Con su último aliento, negándose a morir a los pies de Drácula, Báthory se echó hacia atrás y el peso de su cuerpo la hizo caer por los escalones de piedra. Notó que sus huesos se rompían en la caída, pero no sintió dolor. Drácula pronto estaría muerto y, aunque ella no ayudaría a liderarlo, haber asesinado al paladín de Dios despejaría el camino para un nuevo orden mundial. Al morir, su último pensamiento fue que la condesa Erzsébet Báthory —injuriada, maltratada, repudiada y aterrorizada— se había alzado de su propia muerte y se había convertido en el instrumento que conduciría a la destrucción del mundo: un adecuado epitafio para alguien a quien Dios había dado la espalda.

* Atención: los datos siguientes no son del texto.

**src/design/assert_macros.svh**
```systemverilog
// Assertion macros shared by the reorder tracker modules.
// Holds clocked property wrappers only.
`ifndef ASSERT_MACROS_SVH
`define ASSERT_MACROS_SVH

// Implication checked on every clock edge outside reset
`define ASSERT_IMPL(label, clk, rst_n, ante, cons) \
    label: assert property (@(posedge clk) disable iff (!rst_n) (ante) |-> (cons)) \
        else $error("assertion failed");

// Implication whose consequent is checked in the cycle after the antecedent
`define ASSERT_NEXT(label, clk, rst_n, ante, cons) \
    label: assert property (@(posedge clk) disable iff (!rst_n) (ante) |=> (cons)) \
        else $error("assertion failed");

`endif

```
**src/design/rfgrt_pkg.sv**
```systemverilog
// Package for the RTP frame-group reorder tracker.
// Holds status codes, FSM states and the controller/datapath command types.
`default_nettype none
package rfgrt_pkg;

    localparam int LIST_DEPTH_DEF = 16;
    localparam int TS_W  = 32;
    localparam int SEQ_W = 16;
    localparam int CNT_W = 5;
    localparam int ST_W  = 3;

    localparam logic [ST_W-1:0] ST_STORED   = 3'd0;
    localparam logic [ST_W-1:0] ST_STALE    = 3'd1;
    localparam logic [ST_W-1:0] ST_DUP      = 3'd2;
    localparam logic [ST_W-1:0] ST_COMPLETE = 3'd3;
    localparam logic [ST_W-1:0] ST_OVERFLOW = 3'd4;

    typedef enum logic [2:0] {
        S_IDLE,
        S_CLASSIFY,
        S_SEARCH,
        S_INSERT,
        S_CHECK,
        S_OUTPUT
    } state_t;

    // Controller to datapath commands
    typedef struct packed {
        logic load;
        logic classify;
        logic search;
        logic insert;
        logic check;
        logic out_load;
    } cmd_t;

    // Datapath to controller status
    typedef struct packed {
        logic stale;
    } stat_t;

    // Serial order: a newer than b
    function automatic logic seq_newer(input logic [SEQ_W-1:0] a,
                                       input logic [SEQ_W-1:0] b);
        logic [SEQ_W-1:0] d;
        d = a - b;
        return (d != '0) && !d[SEQ_W-1];
    endfunction

endpackage
`default_nettype wire

```
**src/design/rfgrt_datapath.sv**
```systemverilog
// Datapath of the reorder tracker: sorted list, frame state and result register.
// Depends on rfgrt_pkg and assert_macros.svh.
`default_nettype none
`include "assert_macros.svh"
module rfgrt_datapath
    import rfgrt_pkg::*;
#(
    parameter int LIST_DEPTH = LIST_DEPTH_DEF
)
(
    input  wire logic             clk,
    input  wire logic             rst_n,
    input  wire cmd_t             cmd,
    output stat_t                 stat,
    input  wire logic [TS_W-1:0]  timestamp,
    input  wire logic [SEQ_W-1:0] seq_number,
    input  wire logic             marker,
    input  wire logic             frame_start,
    output logic [ST_W-1:0]       status,
    output logic                  flushed_incomplete,
    output logic [SEQ_W-1:0]      flushed_first_seq,
    output logic [CNT_W-1:0]      flushed_count,
    output logic [SEQ_W-1:0]      group_first_seq,
    output logic [CNT_W-1:0]      group_count,
    output logic                  request_update
);
    localparam int IW = $clog2(LIST_DEPTH);
    localparam int NW = $clog2(LIST_DEPTH + 1);

    // List storage, one register per entry, shifted in place
    logic [SEQ_W-1:0] seq_reg [LIST_DEPTH];
    logic             mk_reg  [LIST_DEPTH];
    logic             fs_reg  [LIST_DEPTH];

    logic [NW-1:0]    count_reg;
    logic [TS_W-1:0]  cur_ts_reg;
    logic [SEQ_W-1:0] exp_reg;
    logic             started_reg;

    // Captured request
    logic [TS_W-1:0]  in_ts_reg;
    logic [SEQ_W-1:0] in_seq_reg;
    logic             in_mk_reg;
    logic             in_fs_reg;

    // Working results
    logic             stale_reg, dup_reg, ins_reg, chk_reg;
    logic [NW-1:0]    pos_reg;
    logic [ST_W-1:0]  st_reg;
    logic             fl_reg;
    logic [SEQ_W-1:0] fl_first_reg;
    logic [NW-1:0]    fl_cnt_reg;

    // Output register
    logic [ST_W-1:0]  o_st_reg;
    logic             o_fl_reg;
    logic [SEQ_W-1:0] o_fl_first_reg;
    logic [CNT_W-1:0] o_fl_cnt_reg;
    logic [SEQ_W-1:0] o_g_first_reg;
    logic [CNT_W-1:0] o_g_cnt_reg;

    // Classification of the captured request
    logic [TS_W-1:0] eff_ts;
    logic [TS_W-1:0] ts_diff;
    assign eff_ts  = started_reg ? cur_ts_reg : in_ts_reg;
    assign ts_diff = in_ts_reg - eff_ts;

    // Search: match and ordering per entry, position = number of entries older
    logic [LIST_DEPTH-1:0] hit_vec, before_vec;
    logic [NW-1:0]         pos_c;
    logic                  dup_c;
    always_comb
    begin
        pos_c = '0;
        dup_c = 1'b0;
        for (int i = 0; i < LIST_DEPTH; i++)
        begin
            hit_vec[i]    = (NW'(i) < count_reg) && (seq_reg[i] == in_seq_reg);
            before_vec[i] = (NW'(i) < count_reg) && seq_newer(in_seq_reg, seq_reg[i]);
        end
        // insertion point: past the last entry that the new seq is newer than
        for (int i = 0; i < LIST_DEPTH; i++)
        begin
            if (before_vec[i])
                pos_c = NW'(i + 1);
        end
        // backward scan stops at the insertion point, so only later matches count
        for (int i = 0; i < LIST_DEPTH; i++)
        begin
            if (hit_vec[i] && (NW'(i) >= pos_c))
                dup_c = 1'b1;
        end
    end

    // Completeness of the list
    logic [IW-1:0]  last_idx;
    logic           contig;
    logic           complete_c;
    assign last_idx = IW'(count_reg - NW'(1));
    always_comb
    begin
        contig = 1'b1;
        for (int i = 1; i < LIST_DEPTH; i++)
        begin
            if ((NW'(i) < count_reg) && (seq_reg[i] != seq_reg[0] + SEQ_W'(i)))
                contig = 1'b0;
        end
        complete_c = (count_reg != '0) && contig && mk_reg[last_idx]
                     && ((seq_reg[0] == exp_reg) || fs_reg[0]);
    end

    assign stat.stale = stale_reg;

    // Control state of the list and frame
    always_ff @(posedge clk or negedge rst_n)
    begin
        if (!rst_n)
        begin
            count_reg   <= '0;
            cur_ts_reg  <= '0;
            exp_reg     <= '0;
            started_reg <= 1'b0;
        end
        else
        begin
            if (cmd.classify)
            begin
                started_reg <= 1'b1;
                if (ts_diff[TS_W-1])
                begin
                    if (!seq_newer(exp_reg, in_seq_reg))
                        exp_reg <= in_seq_reg + SEQ_W'(1);
                end
                else if (ts_diff != '0)
                begin
                    cur_ts_reg <= in_ts_reg;
                    if (count_reg != '0)
                    begin
                        exp_reg   <= seq_reg[last_idx] + SEQ_W'(1);
                        count_reg <= '0;
                    end
                end
                else
                    cur_ts_reg <= eff_ts;
            end
            if (cmd.insert && ins_reg)
                count_reg <= count_reg + NW'(1);
            if (cmd.check && chk_reg && complete_c)
            begin
                exp_reg   <= seq_reg[last_idx] + SEQ_W'(1);
                count_reg <= '0;
            end
        end
    end

    // Payload, working and output registers
    always_ff @(posedge clk)
    begin
        if (cmd.load)
        begin
            in_ts_reg  <= timestamp;
            in_seq_reg <= seq_number;
            in_mk_reg  <= marker;
            in_fs_reg  <= frame_start;
        end
        if (cmd.classify)
        begin
            stale_reg    <= ts_diff[TS_W-1];
            chk_reg      <= ts_diff[TS_W-1];
            ins_reg      <= 1'b0;
            st_reg       <= ts_diff[TS_W-1] ? ST_STALE : ST_STORED;
            fl_reg       <= !ts_diff[TS_W-1] && (ts_diff != '0) && (count_reg != '0);
            fl_first_reg <= seq_reg[0];
            fl_cnt_reg   <= count_reg;
        end
        if (cmd.search)
        begin
            dup_reg <= dup_c;
            pos_reg <= pos_c;
            if (dup_c)
                st_reg <= ST_DUP;
            else if (count_reg >= NW'(LIST_DEPTH))
                st_reg <= ST_OVERFLOW;
            else
            begin
                ins_reg <= 1'b1;
                chk_reg <= 1'b1;
            end
        end
        if (cmd.insert && ins_reg)
        begin
            for (int k = 0; k < LIST_DEPTH; k++)
            begin
                if (NW'(k) == pos_reg)
                begin
                    seq_reg[k] <= in_seq_reg;
                    mk_reg[k]  <= in_mk_reg;
                    fs_reg[k]  <= in_fs_reg;
                end
                else if ((k > 0) && (NW'(k) > pos_reg) && (NW'(k) <= count_reg))
                begin
                    seq_reg[k] <= seq_reg[k-1];
                    mk_reg[k]  <= mk_reg[k-1];
                    fs_reg[k]  <= fs_reg[k-1];
                end
            end
        end
        if (cmd.check)
        begin
            o_st_reg       <= (chk_reg && complete_c) ? ST_COMPLETE : st_reg;
            o_g_first_reg  <= (chk_reg && complete_c) ? seq_reg[0] : '0;
            o_g_cnt_reg    <= (chk_reg && complete_c) ? CNT_W'(count_reg) : '0;
            o_fl_reg       <= fl_reg;
            o_fl_first_reg <= fl_reg ? fl_first_reg : '0;
            o_fl_cnt_reg   <= fl_reg ? CNT_W'(fl_cnt_reg) : '0;
        end
    end

    assign status             = o_st_reg;
    assign flushed_incomplete = o_fl_reg;
    assign flushed_first_seq  = o_fl_first_reg;
    assign flushed_count      = o_fl_cnt_reg;
    assign group_first_seq    = o_g_first_reg;
    assign group_count        = o_g_cnt_reg;
    assign request_update     = o_fl_reg;

    `ASSERT_IMPL(a_count_bound, clk, rst_n, 1'b1, count_reg <= NW'(LIST_DEPTH))
    `ASSERT_NEXT(a_ins_grows, clk, rst_n, cmd.insert && ins_reg && count_reg < NW'(LIST_DEPTH),
                 count_reg == $past(count_reg) + NW'(1))
    `ASSERT_IMPL(a_no_dup_ins, clk, rst_n, cmd.insert, !(ins_reg && dup_reg))

endmodule
`default_nettype wire

```
**src/design/rfgrt_ctrl.sv**
```systemverilog
// Controller FSM of the reorder tracker: sequences classify, search, insert, check.
// Depends on rfgrt_pkg and assert_macros.svh.
`default_nettype none
`include "assert_macros.svh"
module rfgrt_ctrl
    import rfgrt_pkg::*;
(
    input  wire logic  clk,
    input  wire logic  rst_n,
    input  wire logic  in_valid,
    output logic       in_ready,
    output logic       out_valid,
    input  wire logic  out_ready,
    input  wire stat_t stat,
    output cmd_t       cmd
);
    state_t state_reg, state_next;
    logic   ov_reg, ov_next;

    always_ff @(posedge clk or negedge rst_n)
    begin
        if (!rst_n)
        begin
            state_reg <= S_IDLE;
            ov_reg    <= 1'b0;
        end
        else
        begin
            state_reg <= state_next;
            ov_reg    <= ov_next;
        end
    end

    // Next state and commands
    always_comb
    begin
        state_next = state_reg;
        ov_next    = ov_reg && !out_ready;
        cmd        = '0;
        in_ready   = 1'b0;
        unique case (state_reg)
            S_IDLE:
            begin
                in_ready = 1'b1;
                if (in_valid)
                begin
                    cmd.load   = 1'b1;
                    state_next = S_CLASSIFY;
                end
            end
            S_CLASSIFY:
            begin
                cmd.classify = 1'b1;
                state_next   = S_SEARCH;
            end
            S_SEARCH:
            begin
                if (stat.stale)
                    state_next = S_CHECK;
                else
                begin
                    cmd.search = 1'b1;
                    state_next = S_INSERT;
                end
            end
            S_INSERT:
            begin
                cmd.insert = 1'b1;
                state_next = S_CHECK;
            end
            S_CHECK:
            begin
                // wait until the previous result has gone
                if (!ov_next)
                begin
                    cmd.check  = 1'b1;
                    ov_next    = 1'b1;
                    state_next = S_IDLE;
                end
            end
            default:
                state_next = S_IDLE;
        endcase
    end

    assign out_valid = ov_reg;

    `ASSERT_NEXT(a_check_sets_valid, clk, rst_n, cmd.check, out_valid)
    `ASSERT_IMPL(a_no_load_busy, clk, rst_n, cmd.load, state_reg == S_IDLE)

endmodule
`default_nettype wire

```
**src/design/rtp_frame_group_reorder_tracker_core.sv**
```systemverilog
// A request steps through classify, search, insert and check from input to result; stale packets
// skip the search and insert commands. A new request is taken only in the idle state, once the
// controller has stepped through the sorted-list update one phase at a time.
// The output register lets the next request start while a result waits.
// Reset (rst_n, asynchronous): list empty, timestamp unset, expected seq zero.
`default_nettype none
module rtp_frame_group_reorder_tracker_core
    import rfgrt_pkg::*;
#(
    parameter int LIST_DEPTH = LIST_DEPTH_DEF
)
(
    input  wire logic             clk,
    input  wire logic             rst_n,
    input  wire logic             in_valid,
    output logic                  in_ready,
    input  wire logic [TS_W-1:0]  timestamp,
    input  wire logic [SEQ_W-1:0] seq_number,
    input  wire logic             marker,
    input  wire logic             frame_start,
    output logic                  out_valid,
    input  wire logic             out_ready,
    output logic [ST_W-1:0]       status,
    output logic                  flushed_incomplete,
    output logic [SEQ_W-1:0]      flushed_first_seq,
    output logic [CNT_W-1:0]      flushed_count,
    output logic [SEQ_W-1:0]      group_first_seq,
    output logic [CNT_W-1:0]      group_count,
    output logic                  request_update
);
    cmd_t  cmd;
    stat_t stat;

    rfgrt_ctrl u_ctrl (
        .clk       (clk),
        .rst_n     (rst_n),
        .in_valid  (in_valid),
        .in_ready  (in_ready),
        .out_valid (out_valid),
        .out_ready (out_ready),
        .stat      (stat),
        .cmd       (cmd)
    );

    rfgrt_datapath #(.LIST_DEPTH(LIST_DEPTH)) u_dp (
        .clk                (clk),
        .rst_n              (rst_n),
        .cmd                (cmd),
        .stat               (stat),
        .timestamp          (timestamp),
        .seq_number         (seq_number),
        .marker             (marker),
        .frame_start        (frame_start),
        .status             (status),
        .flushed_incomplete (flushed_incomplete),
        .flushed_first_seq  (flushed_first_seq),
        .flushed_count      (flushed_count),
        .group_first_seq    (group_first_seq),
        .group_count        (group_count),
        .request_update     (request_update)
    );

endmodule
`default_nettype wire
```
**config.mk**
```make
export PLATFORM = sky130hd
export DESIGN_NAME = rtp_frame_group_reorder_tracker_core
export DESIGN_NICKNAME = d
export VERILOG_FILES = /design/src/design/rfgrt_pkg.sv /design/src/design/rfgrt_datapath.sv /design/src/design/rfgrt_ctrl.sv /design/src/design/rtp_frame_group_reorder_tracker_core.sv
export VERILOG_INCLUDE_DIRS = /design/src /design/src/design
export SDC_FILE = /design/constraint.sdc
export NUM_CORES = 2
export LEC_CHECK = 0
export BUFFER_PORTS_ARGS = -buffer_cell sky130_fd_sc_hd__buf_2
export CELL_PAD_IN_SITES_DETAIL_PLACEMENT = 1
export CELL_PAD_IN_SITES_GLOBAL_PLACEMENT = 2
export CORE_ASPECT_RATIO = 0.8
export CORE_MARGIN = 3
export CORE_UTILIZATION = 30
export DETAILED_ROUTE_END_ITERATION = 7
export GPL_TIMING_DRIVEN = 0
export HOLD_SLACK_MARGIN = 0.03
export PLACE_DENSITY = 0.7
export SLEW_MARGIN = 25
export SYNTH_ARGS = -nofsm -noshare
export SYNTH_HDL_FRONTEND = slang
export SYNTH_HIERARCHICAL = 1
export SYNTH_SLANG_ARGS = --single-unit
export TNS_END_PERCENT = 1
```
**constraint.sdc**
```tcl
create_clock -name clk -period 8.1 [get_ports clk]
set_clock_uncertainty 0.05 [all_clocks]
set_input_delay 0.81 -clock clk [delete_from_list [all_inputs] [get_ports clk]]
set_output_delay 0.81 -clock clk [all_outputs]
set_load 0.005 [all_outputs]
```
Yosys cells after proc, flatten, opt, wreduce, memory -nomap -nowiden
Memories as Yosys holds them, arrays and structs flattened.
Cells that the tools add are included.
Word-level totals
  flip-flop bits (word level): 187
  input port bits: 54
  word-level logic and storage cells: 625
  memories: 3
  bits in writable memories: 288
Memories
  u_dp.seq_reg: words 16, bits a word 16, rd ports 17, clocked after Yosys merged registers in 0, wr ports 16, line rfgrt_datapath.sv:31  | logic [SEQ_W-1:0] seq_reg [LIST_DEPTH];
  u_dp.fs_reg: words 16, bits a word 1, rd ports 15, clocked after Yosys merged registers in 0, wr ports 16, line rfgrt_datapath.sv:33  | logic fs_reg [LIST_DEPTH];
  u_dp.mk_reg: words 16, bits a word 1, rd ports 16, clocked after Yosys merged registers in 0, wr ports 16, line rfgrt_datapath.sv:32  | logic mk_reg [LIST_DEPTH];
Cells by class
  order comparisons: 63
  $add $sub $neg: 37
  reduce and logical (&&, ||, !) cells: 156
  eq/ne operators: 55
  mux-type cells: 241
  bitwise operators: 46
Operators by type and width (count)
  $mux W16: 21
  $eq A16 B16 Y1: 17
  $reduce_bool A16 Y1: 17
  $sub A16 B16 Y16: 17
  $ne A16 B16 Y1: 15
  $mux W1: 189
  $add A16 B4 Y16 const B: 8
  $logic_and A1 B1 Y1: 105
  $mux W5: 21
  $add A16 B3 Y16 const B: 4
  $mux W32: 2
  $add A16 B1 Y16 const B: 3
  $or A1 B1 Y1: 45
  $eq A4 B5 Y1 const A: 8
  $ge A4 B5 Y1 const A: 8
  $gt A4 B5 Y1 const A: 8
  $le A4 B5 Y1 const A: 8
  $lt A4 B5 Y1 const A: 8
  $add A16 B2 Y16 const B: 2
  $reduce_bool A32 Y1: 1
  $sub A32 B32 Y32: 1
  $mux W3: 7
  $eq A3 B5 Y1 const A: 4
  $ge A3 B5 Y1 const A: 4
  32 further kinds: 75

Longest topological paths before layout
An unclocked memory read counts as a cell.
  depth in word-level cells: 41
  depth in mapped cells: 22
  depth with buffers taken out: 17

Hierarchy
Netlist, hierarchy kept.
By module, submodules not included
  rfgrt_datapath: cells an instance 5110, times used 1, area an instance 44949.4 µm²
  rfgrt_ctrl: cells an instance 25, times used 1, area an instance 222.7 µm²

Worst setup path before layout
Ideal clock, no wire load.
  kind: register -> register
  start: register u_dp.count_reg[0]
  end: register u_dp.exp_reg[15]
  path buffers: 12
  library setup time: 0.125 ns
  data required time: 7.925 ns
  setup slack: 2.349 ns
  cell stages (with the launch flop): 22
  arrival time: 5.575 ns
  cell sequence: dfrtp_1 buf_2 buf_2 buf_2 buf_2 buf_2 buf_2 inv_1 ha_1 clkbuf_1 buf_2 buf_2 buf_1 buf_1 clkbuf_1 mux4_2 mux4_2 nand2_1 nor3_1 xnor2_1 mux2i_1 mux2_4
Between the ends
  longest elaborated chain between the ends: 23
  elaborated cells on any way between the ends: 64
  those cells by class: 2 x add/sub; 15 x order compare; 1 x eq/ne; 20 x mux; 24 x reduce/logical; 2 x memory
Ends and longest elaborated chain
  start: declaration: line rfgrt_datapath.sv:35  | logic [NW-1:0] count_reg;
  start signal: assignment: line rfgrt_datapath.sv:147  | count_reg <= count_reg + NW'(1);
  $lt A1 B5 Y1: line rfgrt_datapath.sv:105  | if ((NW'(i) < count_reg) && (seq_reg[i] != seq_reg[0] + SEQ_W'(i)))
  $logic_and A1 B1 Y1: line rfgrt_datapath.sv:105
  $mux W1 (15 in a row): line rfgrt_datapath.sv:105
  $logic_and A1 B1 Y1 (2 in a row): line rfgrt_datapath.sv:108  | complete_c = (count_reg != '0) && contig && mk_reg[last_idx]
  $logic_and A1 B1 Y1: line rfgrt_datapath.sv:109  | && ((seq_reg[0] == exp_reg) || fs_reg[0]);
  $logic_and A1 B1 Y1: line rfgrt_datapath.sv:148  | if (cmd.check && chk_reg && complete_c)
  $ne A3 B3 Y1 (no line), or another cell as far along
  $reduce_and A4 Y1 (no line)
  end signal: assignment: line rfgrt_datapath.sv:132  | exp_reg <= in_seq_reg + SEQ_W'(1);
  end signal: assignment: line rfgrt_datapath.sv:139  | exp_reg <= seq_reg[last_idx] + SEQ_W'(1);
  end signal: assignment: line rfgrt_datapath.sv:150  | exp_reg <= seq_reg[last_idx] + SEQ_W'(1);
  end: declaration: line rfgrt_datapath.sv:37  | logic [SEQ_W-1:0] exp_reg;
Parallel ways exist; a longest one is shown, timed or not. The select of a mux whose other input is x is not followed.
A chain may end at the register's enable or synchronous reset.

Final worst setup path
  start: register u_dp.count_reg[0]
  end: register u_dp.exp_reg[14]
Same word-level chain as after synthesis.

Quincey vio caer a Báthory, y a Drácula con el cuchillo curvado sobresaliendo aún de su pecho. Al cabo de unos segundos, los rayos del sol le darían directamente.

Quincey apretó el puño con fuerza en torno a la pala rota que sostenía. Era el momento de actuar. Drácula debía morir. Echó a andar.

—¡Quincey, espera! —gritó Mina desde algún lugar a su espalda.

El sonido de la voz de su madre sólo sirvió para alimentar su lujuria de sangre. Quincey siguió corriendo. Era el momento de hacer justicia con el hombre que había causado la ruina a su familia.

—¡Drácula! ¡Mírame!

62

E
l sol apenas se había elevado en el cielo y la piel de Mina ya estaba ardiendo. Quería levantarse y detener a Quincey, pero su cuerpo respondía con lentitud. Se arrastró hacia delante, usando las lápidas del cementerio como apoyo. La falta de sangre fresca la estaba debilitando.

—Quincey. ¡Para! ¡Espera! —gritó en su desesperación.

Quincey lanzó un grito de guerra y levantó la punta rota de la pala por encima de su cabeza. Corrió hacia Drácula a una velocidad sobrenatural. Sin embargo, éste no se volvió a enfrentarse con él. Quincey se detuvo, desconcertado. No había honor en vencer a un enemigo que no se defendía.